In hook_flush_caches() delete records from media_file_usage() that have a last updated timestamp of more than 120 days ago - this prevents fids staying in there forever, even if the text that referenced them has long since been changed. Since it's done during hook_flush_caches(), the filter and field caches have just been emptied, so valid entries will be put back in the table as those get built again.

I think if we went for just flushing everything on media update, that could easily lead to expiring the field and filter caches much too often and could be counter productive. On the other hand trying to figure out which specific caches to flush would be expensive in itself, and even more complicated.

Will test this tomorrow, update the patch for any bugs found and post some profiling comparisons - put posting up for the general approach now.

catch’s picture

StatusFileSize
new99.51 KB
new107.4 KB
new8.1 KB

Updated patch fixes a notice - was calling media_filter_usage($fid); when it should be media_filter_usage($media['fid']);

More interestingly, when you change a filter from cache => 0 to cache => 1, core doesn't make any changes to the {filter_format} table even when doing a full cache flush. For here we can likely load all the filters and save them again in an update, and that ought to set things correctly, will write a patch for that tomorrow, but feels like a core bug.

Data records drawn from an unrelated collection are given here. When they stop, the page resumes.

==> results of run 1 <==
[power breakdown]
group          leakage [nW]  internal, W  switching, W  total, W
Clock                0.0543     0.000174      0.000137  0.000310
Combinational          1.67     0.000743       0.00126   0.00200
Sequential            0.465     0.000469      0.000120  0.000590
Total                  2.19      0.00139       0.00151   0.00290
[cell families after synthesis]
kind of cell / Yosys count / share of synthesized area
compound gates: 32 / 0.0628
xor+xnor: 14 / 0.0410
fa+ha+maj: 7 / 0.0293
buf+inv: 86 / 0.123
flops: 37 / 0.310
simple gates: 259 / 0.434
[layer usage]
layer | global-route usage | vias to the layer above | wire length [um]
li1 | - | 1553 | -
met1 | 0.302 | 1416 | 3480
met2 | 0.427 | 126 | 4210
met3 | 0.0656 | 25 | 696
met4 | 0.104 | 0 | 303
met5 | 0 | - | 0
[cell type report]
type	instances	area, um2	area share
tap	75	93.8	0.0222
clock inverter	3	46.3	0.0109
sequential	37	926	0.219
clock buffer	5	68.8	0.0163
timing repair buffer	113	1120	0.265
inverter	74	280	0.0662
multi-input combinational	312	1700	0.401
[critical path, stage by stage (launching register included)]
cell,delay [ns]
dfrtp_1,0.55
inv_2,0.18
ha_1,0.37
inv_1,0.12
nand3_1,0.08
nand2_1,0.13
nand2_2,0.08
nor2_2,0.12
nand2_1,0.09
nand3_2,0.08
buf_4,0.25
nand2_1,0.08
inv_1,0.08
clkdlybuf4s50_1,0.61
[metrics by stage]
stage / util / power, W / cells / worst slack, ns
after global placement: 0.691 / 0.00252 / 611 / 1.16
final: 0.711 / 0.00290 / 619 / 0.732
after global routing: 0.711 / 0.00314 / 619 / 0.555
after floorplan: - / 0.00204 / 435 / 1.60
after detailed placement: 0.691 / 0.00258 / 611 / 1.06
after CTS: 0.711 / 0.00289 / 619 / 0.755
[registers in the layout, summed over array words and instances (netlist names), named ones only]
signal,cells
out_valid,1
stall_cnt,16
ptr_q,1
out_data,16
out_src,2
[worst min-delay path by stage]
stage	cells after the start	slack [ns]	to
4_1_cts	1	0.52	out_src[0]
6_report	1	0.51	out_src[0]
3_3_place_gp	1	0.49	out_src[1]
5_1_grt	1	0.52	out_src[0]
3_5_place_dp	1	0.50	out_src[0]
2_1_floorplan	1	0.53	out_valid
### src/rtl/srio_hello_pkg.sv
// Shared HELLO-format definitions for the SRIO doorbell path: type codes, field positions, FSM states.
// Pure definitions, no latency or flow control of its own.
package srio_hello_pkg;

    localparam logic [7:0] FTYPE_DOORB       = 8'hA0;
    localparam logic [7:0] FTYPE_RESP_NODATA = 8'hD0;

    localparam int TID_MSB  = 63;
    localparam int TID_LSB  = 56;
    localparam int TYPE_MSB = 55;
    localparam int TYPE_LSB = 48;
    localparam int PRIO_MSB = 46;
    localparam int PRIO_LSB = 45;
    localparam int CRF_BIT  = 44;
    localparam int INFO_MSB = 31;
    localparam int INFO_LSB = 16;

    typedef enum logic [1:0] {
        IDLE = 2'd0,
        RESP = 2'd1,
        DROP = 2'd2
    } db_state_t;

    // Responses go out one priority level above the request so they cannot be blocked by it.
    function automatic logic [63:0] resp_hdr(input logic [7:0] tid, input logic [1:0] prio,
                                             input logic crf);
        logic [1:0] rprio;
        rprio = (prio == 2'd3) ? 2'd3 : prio + 2'd1;
        return {tid, FTYPE_RESP_NODATA, 1'b0, rprio, crf, 44'b0};
    endfunction

endpackage

### src/rtl/db_info_fifo.sv
// First-word-fall-through queue of {src_id, info}; head valid 1 cycle after push.
// Push is ignored when full unless a pop happens in the same cycle; pop is ignored when empty.
module db_info_fifo #(
    parameter int DEPTH = 16,
    parameter int WIDTH = 32
) (
    input  logic             aclk,
    input  logic             areset,
    input  logic             push,
    input  logic [WIDTH-1:0] push_dat,
    input  logic             pop,
    output logic [WIDTH-1:0] head_dat,
    output logic             full,
    output logic             empty
);

    localparam int AW = $clog2(DEPTH);
    localparam logic [AW:0] CNT_FULL = DEPTH[AW:0];

    logic [WIDTH-1:0] mem [DEPTH];
    logic [AW-1:0]    wr_ptr;
    logic [AW-1:0]    rd_ptr;
    logic [AW:0]      count;
    logic             push_en;
    logic             pop_en;

    assign full    = (count == CNT_FULL);
    assign empty   = (count == '0);
    assign pop_en  = pop && !empty;
    assign push_en = push && (!full || pop_en);

    // Head reads as zero while empty so user logic never sees stale entries.
    assign head_dat = empty ? '0 : mem[rd_ptr];

    always_ff @(posedge aclk or posedge areset) begin
        if (areset) begin
            wr_ptr <= '0;
            rd_ptr <= '0;
            count  <= '0;
        end else begin
            if (push_en) wr_ptr <= wr_ptr + 1'b1;
            if (pop_en)  rd_ptr <= rd_ptr + 1'b1;
            case ({push_en, pop_en})
                2'b10:   count <= count + 1'b1;
                2'b01:   count <= count - 1'b1;
                default: count <= count;
            endcase
        end
    end

    always_ff @(posedge aclk) begin
        if (push_en) mem[wr_ptr] <= push_dat;
    end

endmodule

### src/rtl/doorbell_target.sv
// Target-side RapidIO doorbell handler: queues {src_id, info} and answers each doorbell with RESPONSE-no-data.
// Response and queue head valid 1 cycle after accept; treq stalls while responding or while the queue is full.
module doorbell_target
    import srio_hello_pkg::*;
#(
    parameter int FIFO_DEPTH = 16
) (
    input  logic        aclk,
    input  logic        areset,
    input  logic        s_axis_treq_tvalid,
    output logic        s_axis_treq_tready,
    input  logic [63:0] s_axis_treq_tdata,
    input  logic [7:0]  s_axis_treq_tkeep,
    input  logic        s_axis_treq_tlast,
    input  logic [31:0] s_axis_treq_tuser,
    output logic        m_axis_tresp_tvalid,
    input  logic        m_axis_tresp_tready,
    output logic [63:0] m_axis_tresp_tdata,
    output logic [7:0]  m_axis_tresp_tkeep,
    output logic        m_axis_tresp_tlast,
    output logic [31:0] m_axis_tresp_tuser,
    output logic        db_valid,
    input  logic        db_ready,
    output logic [15:0] db_info,
    output logic [15:0] db_src_id,
    output logic [15:0] drop_count
);

    db_state_t   state;
    db_state_t   state_nxt;
    logic        is_doorb;
    logic        fifo_push;
    logic        fifo_full;
    logic        fifo_empty;
    logic [31:0] fifo_head;
    logic        resp_load;
    logic        drop_inc;
    logic        unused_ok;

    assign is_doorb = (s_axis_treq_tdata[TYPE_MSB:TYPE_LSB] == FTYPE_DOORB);

    always_ff @(posedge aclk or posedge areset) begin
        if (areset) state <= IDLE;
        else        state <= state_nxt;
    end

    always_comb begin
        state_nxt          = state;
        s_axis_treq_tready = 1'b0;
        fifo_push          = 1'b0;
        resp_load          = 1'b0;
        drop_inc           = 1'b0;
        case (state)
            IDLE: begin
                s_axis_treq_tready = !fifo_full;
                if (s_axis_treq_tvalid && !fifo_full) begin
                    if (is_doorb && s_axis_treq_tlast) begin
                        fifo_push = 1'b1;
                        resp_load = 1'b1;
                        state_nxt = RESP;
                    end else begin
                        drop_inc = 1'b1;
                        if (!s_axis_treq_tlast) state_nxt = DROP;
                    end
                end
            end
            RESP: begin
                if (m_axis_tresp_tready) state_nxt = IDLE;
            end
            DROP: begin
                s_axis_treq_tready = 1'b1;
                if (s_axis_treq_tvalid && s_axis_treq_tlast) state_nxt = IDLE;
            end
            default: state_nxt = IDLE;
        endcase
    end

    assign m_axis_tresp_tvalid = (state == RESP);
    assign m_axis_tresp_tlast  = m_axis_tresp_tvalid;
    assign m_axis_tresp_tkeep  = 8'hFF;

    always_ff @(posedge aclk or posedge areset) begin
        if (areset) begin
            m_axis_tresp_tdata <= '0;
            m_axis_tresp_tuser <= '0;
        end else if (resp_load) begin
            m_axis_tresp_tdata <= resp_hdr(s_axis_treq_tdata[TID_MSB:TID_LSB],
                                           s_axis_treq_tdata[PRIO_MSB:PRIO_LSB],
                                           s_axis_treq_tdata[CRF_BIT]);
            m_axis_tresp_tuser <= {s_axis_treq_tuser[15:0], s_axis_treq_tuser[31:16]};
        end
    end

    always_ff @(posedge aclk or posedge areset) begin
        if (areset)                                 drop_count <= '0;
        else if (drop_inc && drop_count != 16'hFFFF) drop_count <= drop_count + 16'd1;
    end

    db_info_fifo #(
        .DEPTH (FIFO_DEPTH),
        .WIDTH (32)
    ) u_db_info_fifo (
        .aclk     (aclk),
        .areset   (areset),
        .push     (fifo_push),
        .push_dat ({s_axis_treq_tuser[31:16], s_axis_treq_tdata[INFO_MSB:INFO_LSB]}),
        .pop      (db_ready),
        .head_dat (fifo_head),
        .full     (fifo_full),
        .empty    (fifo_empty)
    );

    assign db_valid  = !fifo_empty;
    assign db_src_id = fifo_head[31:16];
    assign db_info   = fifo_head[15:0];

    // Header bits that carry no meaning for a doorbell target.
    assign unused_ok = ^{s_axis_treq_tkeep, s_axis_treq_tdata[47],
                         s_axis_treq_tdata[43:32], s_axis_treq_tdata[15:0]};

endmodule
### config.mk
export PLATFORM = sky130hd
export DESIGN_NAME = doorbell_target
export DESIGN_NICKNAME = d
export VERILOG_FILES = /design/src/rtl/srio_hello_pkg.sv /design/src/rtl/db_info_fifo.sv /design/src/rtl/doorbell_target.sv
export SDC_FILE = /design/constraint.sdc
export NUM_CORES = 1
export LEC_CHECK = 0
export ABC_CLOCK_PERIOD_IN_PS = 4550
export BUFFER_PORTS_ARGS = -buffer_cell sky130_fd_sc_hd__clkbuf_2
export CAP_MARGIN = 5
export CORE_MARGIN = 2
export CORE_UTILIZATION = 30
export CTS_CLUSTER_SIZE = 16
export DETAILED_ROUTE_END_ITERATION = 7
export GPL_TIMING_DRIVEN = 0
export PLACE_DENSITY = 0.51
export SLEW_MARGIN = 0
export SYNTH_ARGS = -nofsm -noshare
export SYNTH_HDL_FRONTEND = slang
export SYNTH_SLANG_ARGS = --single-unit
### constraint.sdc
create_clock -name aclk -period 4.55 [get_ports aclk]
set_input_delay 0.2275 -clock aclk [delete_from_list [all_inputs] [get_ports aclk]]
set_output_delay 0.2275 -clock aclk [all_outputs]
set_load 0.03 [all_outputs]
==> results of run 1 <==
[how the worst max path moves through the flow]
| stage | to | slack, ps |
|---|---|---|
| 2_1_floorplan | u_db_info_fifo.mem[5][0] | 340 |
| 3_3_place_gp | u_db_info_fifo.mem[5][11] | -2950 |
| 3_5_place_dp | u_db_info_fifo.count[4] | 1120 |
| 4_1_cts | db_src_id[0] | 780 |
| 5_1_grt | db_src_id[0] | 610 |
| 6_report | db_src_id[0] | 820 |
[layout make-up]
cell class / instances / area (um2) / area share [%]
antenna: 1 / 2.50 / 0.00873
clock inverter: 35 / 319 / 1.11
inverter: 8 / 32.5 / 0.113
buffer: 122 / 751 / 2.62
tap: 1040 / 1300 / 4.54
multi-input combinational: 541 / 5480 / 19.1
clock buffer: 79 / 1650 / 5.77
timing repair buffer: 257 / 1880 / 6.56
sequential: 587 / 17300 / 60.2
[per-stage QoR]
step | setup slack [ps] | util, %
2_1_floorplan | 342 | -
3_3_place_gp | -2950 | 33.2
3_5_place_dp | 1120 | 34.0
4_1_cts | 784 | 37.2
5_1_grt | 608 | 37.2
6_report | 817 | 37.2
[state kept, by name (all words and copies together), names as in the netlist]
signal and flops:
u_db_info_fifo.mem 512, m_axis_tresp_tuser 32, drop_count 16, m_axis_tresp_tdata 12, u_db_info_fifo.count 5, u_db_info_fifo.rd_ptr 4, u_db_info_fifo.wr_ptr 4, state 2
[power by group through the flow]
stage / Clock (mW) / Combinational [mW] / Sequential, mW
floorplan: 0 / 3.23 / 6.17
global placement: 0 / 4.75 / 6.12
detailed placement: 0 / 4.79 / 6.12
CTS: 5.02 / 4.83 / 6.01
global route: 5.21 / 5.03 / 6.02
finish: 4.87 / 4.67 / 6.01
[synthesized netlist by cell type, types with 5 or more instances]
cell type,instances,area share (%)
dfrtp_1,75,8.1
buf_4,64,2.1
o21ai_0,6,0.13
o22ai_1,32,0.86
nor2_1,9,0.15
and3_1,6,0.16
xnor2_1,17,0.64
inv_1,7,0.11
nand4_1,11,0.30
mux2i_1,64,2.8
xor2_1,10,0.38
clkbuf_1,13,0.21
nand2_1,141,2.3
nor3_1,5,0.11
buf_2,36,0.78
edfxtp_1,512,66
ha_1,9,0.48
and4_1,6,0.23
mux4_2,128,12
buf_1,8,0.13
[worst max-delay path: stages, from the launching register on]
cell and delay, ps:
dfrtp_1 350, buf_2 170, nor4_4 360, nand2_1 260, nand2b_1 280, buf_1 810
o22ai_1 360, clkbuf_2 280
[cell usage in the layout (no fill, tap or decap), types with 10 or more instances in the layout]
cell           instances
edfxtp_1             512
clkbuf_2             170
nand2_1              141
mux4_2               128
dfrtp_1               75
buf_4                 64
mux2i_1               64
clkbuf_16             61
conb_1                58
dlygate4sd3_1         50
buf_2                 36
o22ai_1               32
clkbuf_1              25
buf_6                 24
xnor2_1               17
clkinv_1              14
clkinv_2              12
nand4_1               11
xor2_1                10
[per-layer routing]
metal	routed length (um)	track usage, %	up-vias
met4	866	3.22	0
met1	25500	19.9	6320
li1	-	-	5400
met5	0	0	-
met2	27000	23.0	337
met3	3130	2.66	68
[cell families after synthesis]
| logic type | synth area share, % |
|---|---|
| AOI/OAI and AO/OA | 1.49 |
| xor gates and xnor gates | 1.02 |
| adders and majority gates | 0.484 |
| buffers and inverters | 3.36 |
| DFF | 74.2 |
| muxes | 15.3 |
| other | 0.0323 |
| and+or+nand+nor | 4.11 |
==> flow_metrics.py, run 1 <==
metrics = {
    "sta": {
        "rsz0062_at_grt": "false",
        "slew_headroom_pct": 28.8,
        "slew_violations": 0,
        "holdWs_ps": 23.1,
        "hold_violations": 0,
        "fmax_mhz": 268,
        "fin_skew_ps": 16.1,
        "setup_tns_ps": 0,
        "setup_violations": 0,
        "tightest_slew_ps": 1070,
        "fin_crit_sh_pct": 82.0,
        "fin_crit_ps": 3730,
    },
    "global_route": {
        "grt_pass1_wl_mm": 82.6,
        "grt_usage_pct": 14.2,
        "grt_remaining_overflow": 0,
        "first_global_vias": 12700,
        "antenna_found_initial": 0,
        "grt_max_degree": 54,
    },
    "floorplan": {
        "core_area_um2": 77100,
        "die-area_um2": 79700,
        "fp.dieW_um": 282,
        "num_rows": 102,
        "fp.dieH_um": 282,
        "start_util_pct": 30.2,
        "boundaryPins": 266,
    },
    "placement": {
        "placed_area_um2": 26200,
        "dp_hpwl_mm": 37.6,
        "place_congestion": 0.717,
        "io_buffers": 170,
        "dp.cells": 2505,
    },
    "logic_synthesis": {
        "seq_area_frac_synth_pct": 74.2,
        "syn_area_um2": 23200,
        "yosys_warnings": 0,
        "ys_ff_latch": 587,
        "async_flop_share_pct": 12.8,
        "syn_inst": 1202,
        "synth_cell_type_count": 44,
        "ys.flop_type": "edfxtp_1",
        "avgSynthCellArea_um2": 19.3,
        "synth-edff-count": 512,
    },
    "pwr": {
        "p_switching_mw": 4.98,
        "clockPowerShare_pct": 31.3,
        "power.total_mw": 15.6,
        "power_frac_seq_pct": 38.7,
        "irDropWorstVdd_mv": 0.322,
        "p_leak_nw": 10.4,
        "combPwrFrac_pct": 30.0,
        "switching_share_pct": 32.0,
        "power.density_nw_per_um2": 543,
        "p_int_mw": 10.6,
    },
    "routing": {
        "wl_per_cell_um": 21.2,
        "drtIter0Drc": 1026,
        "viasPerCell": 4.54,
        "drtPass1Iterations": 5,
        "drc_errors": 0,
        "vias": 12100,
        "ant_nets": 0,
        "wl_mm": 56.5,
    },
    "clocking": {
        "cts_resized": 0,
        "cts_tree": "built",
        "cts_sinks": 587,
        "clk_latency_ps": 630,
        "cts.htree.levels": 2,
        "hold_buffers": 50,
        "clockRootBuffer": "clkbuf_16",
        "path_clk_slew_ps": 60,
        "numCtsBuffers": 61,
        "clk_path_buf_depth": 3,
        "post_cts_buffers": 0,
    },
    "setup_path": {
        "crit_path_start_kind": "register",
        "path_class": "register to output pin",
        "cp-startpoint": "u_db_info_fifo.count[1]",
        "reg2reg_from": "u_db_info_fifo.count[1]",
        "r2r_cells": 16,
        "worstPathRequired_ps": 4320,
        "arrival_ps": 3510,
        "r2r-end": "u_db_info_fifo.count[4]",
        "crit_path_max_fanout": 10,
        "regToRegSetupSlack_ps": 1130,
        "endpoint_kind": "output pin",
    },
    "hold_path": {
        "min_to": "m_axis_tresp_tuser[4]",
        "holdPathStages": 3,
        "hp-start": "s_axis_treq_tuser[20]",
        "hold_path.class": "primary input to register",
    },
    "cells_and_area": {
        "instances_no_fill": 2670,
        "fillers": 7215,
        "finalInstanceArea_um2": 28700,
        "area_delta_synth_final_pct": 23.3,
        "drive_gt1_share_pct": 33.6,
        "fin_nets": 1697,
    },
    "run_status": {
        "status": "completed",
    },
    "job": {
        "cap_viol_max_count": 0,
    },
}
Power figures use the tool's default switching activity.
==> inputs of run 2 (changes only) <==
--- a/config.mk
+++ b/config.mk
@@ -5,7 +5,7 @@
 export SDC_FILE = /design/constraint.sdc
 export NUM_CORES = 1
 export LEC_CHECK = 0
-export ABC_CLOCK_PERIOD_IN_PS = 4550
+export ABC_CLOCK_PERIOD_IN_PS = 3850
 export BUFFER_PORTS_ARGS = -buffer_cell sky130_fd_sc_hd__clkbuf_2
 export CAP_MARGIN = 5
 export CORE_MARGIN = 2
@@ -13,7 +13,7 @@
 export CTS_CLUSTER_SIZE = 16
 export DETAILED_ROUTE_END_ITERATION = 7
 export GPL_TIMING_DRIVEN = 0
-export PLACE_DENSITY = 0.51
+export PLACE_DENSITY = 0.5
 export SLEW_MARGIN = 0
 export SYNTH_ARGS = -nofsm -noshare
 export SYNTH_HDL_FRONTEND = slang
==> constraint.sdc (replaced) <==
create_clock -name aclk -period 3.85 [get_ports aclk]
set_input_delay 0.1925 -clock aclk [delete_from_list [all_inputs] [get_ports aclk]]
set_output_delay 0.1925 -clock aclk [all_outputs]
set_load 0.03 [all_outputs]
==> run 2 against run 1 <==
  * Register-to-register slack got worse by 670 ps
  * Routed wire length decreased by 0.30%
  * Critical path depth did not move
  * Setup slack got worse by 510 ps
  * Via count rose by 0.35%
  * Power is 20% higher
  * Critical path type unchanged
  * Largest power group unchanged
==> flow_metrics.py, run 2 (same netlist as run 1, synthesis figures left out) <==
metrics = {
    "run_status": {
        "status": "completed",
    },
    "sta": {
        "fmax_mhz": 283,
        "rsz0062_at_grt": "false",
        "setup_violations": 0,
        "fin_skew_ps": 16.6,
        "hold_violations": 0,
        "slew_violations": 0,
        "slew_headroom_pct": 28.2,
        "tightest_slew_ps": 1080,
        "fin_crit_ps": 3540,
        "fin_crit_sh_pct": 91.9,
    },
    "clocking": {
        "cts_sinks": 587,
        "hold_buffers": 60,
        "post_cts_buffers": 0,
        "clk_latency_ps": 620,
        "path_clk_slew_ps": 60,
        "clk_path_buf_depth": 3,
        "cts_tree": "built",
        "cts_resized": 0,
        "cts.htree.levels": 2,
        "numCtsBuffers": 61,
        "clockRootBuffer": "clkbuf_16",
    },
    "placement": {
        "place_congestion": 0.707,
        "io_buffers": 170,
        "placed_area_um2": 26200,
        "dp_hpwl_mm": 37.6,
    },
    "floorplan": {
        "num_rows": 102,
        "start_util_pct": 30.2,
        "fp.dieW_um": 282,
        "fp.dieH_um": 282,
        "core_area_um2": 77100,
        "boundaryPins": 266,
        "die-area_um2": 79700,
    },
    "routing": {
        "drtPass1Iterations": 5,
        "wl_met3_mm": 2.88,
        "drc_errors": 0,
        "drtIter0Drc": 767,
        "top_layer": "met5",
        "wl_per_cell_um": 21.0,
        "met1_length_mm": 25.5,
        "ant_nets": 0,
        "met2WireLength_mm": 27.0,
        "wl_mm": 56.3,
        "viasPerCell": 4.54,
        "vias": 12200,
    },
    "setup_path": {
        "r2r_cells": 16,
        "regToRegSetupSlack_ps": 460,
        "worstPathRequired_ps": 3660,
        "reg2reg_from": "u_db_info_fifo.count[1]",
        "crit_path_max_fanout": 10,
        "endpoint_kind": "output pin",
        "arrival_ps": 3350,
        "r2r-end": "u_db_info_fifo.count[4]",
        "crit_path_start_kind": "register",
        "path_class": "register to output pin",
    },
    "cells_and_area": {
        "fin_util_pct": 37.4,
        "fin_nets": 1705,
        "reg.largest.list": "u_db_info_fifo.mem: 512 flops, m_axis_tresp_tuser: 32 flops, drop_count: 16 flops",
        "layout_common_cells": "edfxtp_1 (512), clkbuf_2 (170), nand2_1 (141)",
        "final_common_cell": "edfxtp_1",
        "area_delta_synth_final_pct": 24.0,
        "top_register": "u_db_info_fifo.mem",
        "finalInstanceArea_um2": 28800,
        "drive_gt1_share_pct": 33.4,
        "largest_reg_flops": 512,
    },
    "hold_path": {
        "holdPathStages": 3,
        "hold_path.class": "primary input to register",
        "hp-start": "s_axis_treq_tuser[17]",
        "min_to": "m_axis_tresp_tuser[1]",
    },
    "global_route": {
        "first_global_vias": 12800,
        "grt_max_degree": 64,
        "grt_remaining_overflow": 0,
        "antenna_found_initial": 1,
        "grt_usage_pct": 14.3,
        "grt_pass1_wl_mm": 83.4,
    },
    "pwr": {
        "irDropWorstVdd_mv": 0.388,
        "p_switching_mw": 5.87,
        "clockPowerShare_pct": 32.2,
        "combPwrFrac_pct": 29.6,
        "power.density_nw_per_um2": 646,
        "power_frac_seq_pct": 38.2,
        "p_int_mw": 12.8,
        "switching_share_pct": 31.5,
        "p_leak_nw": 10.5,
    },
    "job": {
        "cap_viol_max_count": 0,
    },
}
[run 2: cell types whose count changed in the layout (fill, tap and decap cells not counted), sizes merged]
cell | before | now
bufinv | 4 | 9
clkinv | 29 | 21
dlygate4sd3 | 50 | 60
inv | 10 | 11
buf | 146 | 144
clkinvlp | 0 | 5
clkbuf | 262 | 259
[run 2: how the worst max path moves through the flow]
| stage | startpoint | end | slack, ps | depth (start not counted) |
|---|---|---|---|---|
| 3_3_place_gp | u_db_info_fifo.count[1] | u_db_info_fifo.mem[6][11] | -3740 | 7 |
| 5_1_grt | u_db_info_fifo.rd_ptr[1] | db_src_id[1] | 80 | 8 |
| 2_1_floorplan | u_db_info_fifo.count[1] | u_db_info_fifo.mem[4][0] | -350 | 7 |
| 3_5_place_dp | u_db_info_fifo.count[1] | u_db_info_fifo.count[4] | 430 | 16 |
| 6_report | u_db_info_fifo.count[1] | db_src_id[8] | 310 | 7 |
| 4_1_cts | u_db_info_fifo.rd_ptr[1] | db_src_id[1] | 140 | 8 |
[run 2: power groups by stage]
stage	Sequential (mW)	Clock [mW]	Combinational, mW
2_1_floorplan	7.29	0	3.81
3_3_place_gp	7.23	0	5.61
3_5_place_dp	7.23	0	5.65
4_1_cts	7.10	6.16	5.72
5_1_grt	7.11	6.40	5.96
6_report	7.10	6.00	5.52
[run 2: layer usage]
layer | global-route usage (%) | vias to the layer above
li1 | - | 5418
met1 | 19.8 | 6369
met2 | 23.4 | 306
met3 | 2.64 | 73
met4 | 3.68 | 2
met5 | 0 | -
[run 2: worst max-delay path, stage by stage, from the launching register on]
cell and delay [ps]:
dfrtp_1 350, buf_2 170, nor4_4 380, nand2_1 260
nand2b_1 290, buf_1 650, o22ai_1 340, clkbuf_2 270
[run 2: stage by stage]
stage / cells / total power, mW / setup TNS (ps) / setup WS (ps) / hold slack [ps]
floorplan: 1258 / 11.1 / -33900 / -353 / 284
global placement: 2468 / 12.8 / -614050 / -3740 / 387
detailed placement: 2503 / 12.9 / 0 / 432 / 134
CTS: 2677 / 19.0 / 0 / 138 / 0.609
global route: 2677 / 19.5 / 0 / 75.1 / 47.2
finish: 2678 / 18.6 / 0 / 311 / 29.1
[run 2: final cells by class]
| type | instances | area (um2) |
|---|---|---|
| clock buffer | 76 | 1600 |
| buffer | 122 | 751 |
| antenna | 1 | 2.50 |
| sequential | 587 | 17300 |
| inverter | 8 | 32.5 |
| clock inverter | 38 | 430 |
| fill | 7210 | 48300 |
| timing repair buffer | 265 | 1960 |
| tap | 1040 | 1300 |
| multi-input combinational | 541 | 5490 |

Also attaching before/after profile output.

catch’s picture

StatusFileSize
new8.36 KB

Same patch now with an update to work around the core bug, opened an issue for that at #993230: Text format cacheability is not updated.

JacobSingh’s picture

I didn't test this, but assume the following:

1. Embed some media using view_mode=media_large
2. Change the properties of the media_large view mode (or the style it references).

If I understand the patch correctly, this won't take effect until a cache clear. I didn't bother to code dive, but I doubt core would just clear this up. Or would it? Does the styles module need to clear all filter caches when a definition is updated?

Does core do that for format changes?

catch’s picture

The output of check_markup() is now cached as part of the field cache via text_field_load(), bypassing the normal filter cache. So for the case of a view mode changing, field_update_instance() would take care of the cache clearing.

It looks like there are two cases that need to be covered then:

* Clear the filter cache in hook_update_instance() - for when the media filter is used in a non text field like custom blocks etc.
* Have styles module (or media module via a hook) clear the filter and field caches when a style is updated.

Will start looking at that now.

catch’s picture

StatusFileSize
new9.81 KB

New patch implements hook_field_formatter_update() and hook_file_style_flush() to clear the field and filter caches on those two events. Also makes some minor changes elsewhere in the patch.

catch’s picture

StatusFileSize
new10.08 KB

filter_format_save() without manually setting $format->filters will wipe out existing filter settings, updated patch that accounts for that -background at #993230: Text format cacheability is not updated

effulgentsia’s picture

Issue tags: +Performance

Thanks for the work on this. I'm reviewing it now. Please update this issue if there's any new info I should be aware of.

catch’s picture

No new changes here, should be ready for review as far as I know.

effulgentsia’s picture

Status: Needs review » Fixed
StatusFileSize
new11.15 KB

#10 looks really good. I did some minor cleanup, and committed this patch to CVS HEAD. Thanks again.

effulgentsia’s picture

StatusFileSize
new1.22 KB

Committed this as well. Not strictly necessary with default core config, since image width and height aren't added to the markup by default, but I think it's a good idea, in case someone decides to do so.

Status: Fixed » Closed (fixed)
Issue tags: -Performance

Automatically closed -- issue fixed for 2 weeks with no activity.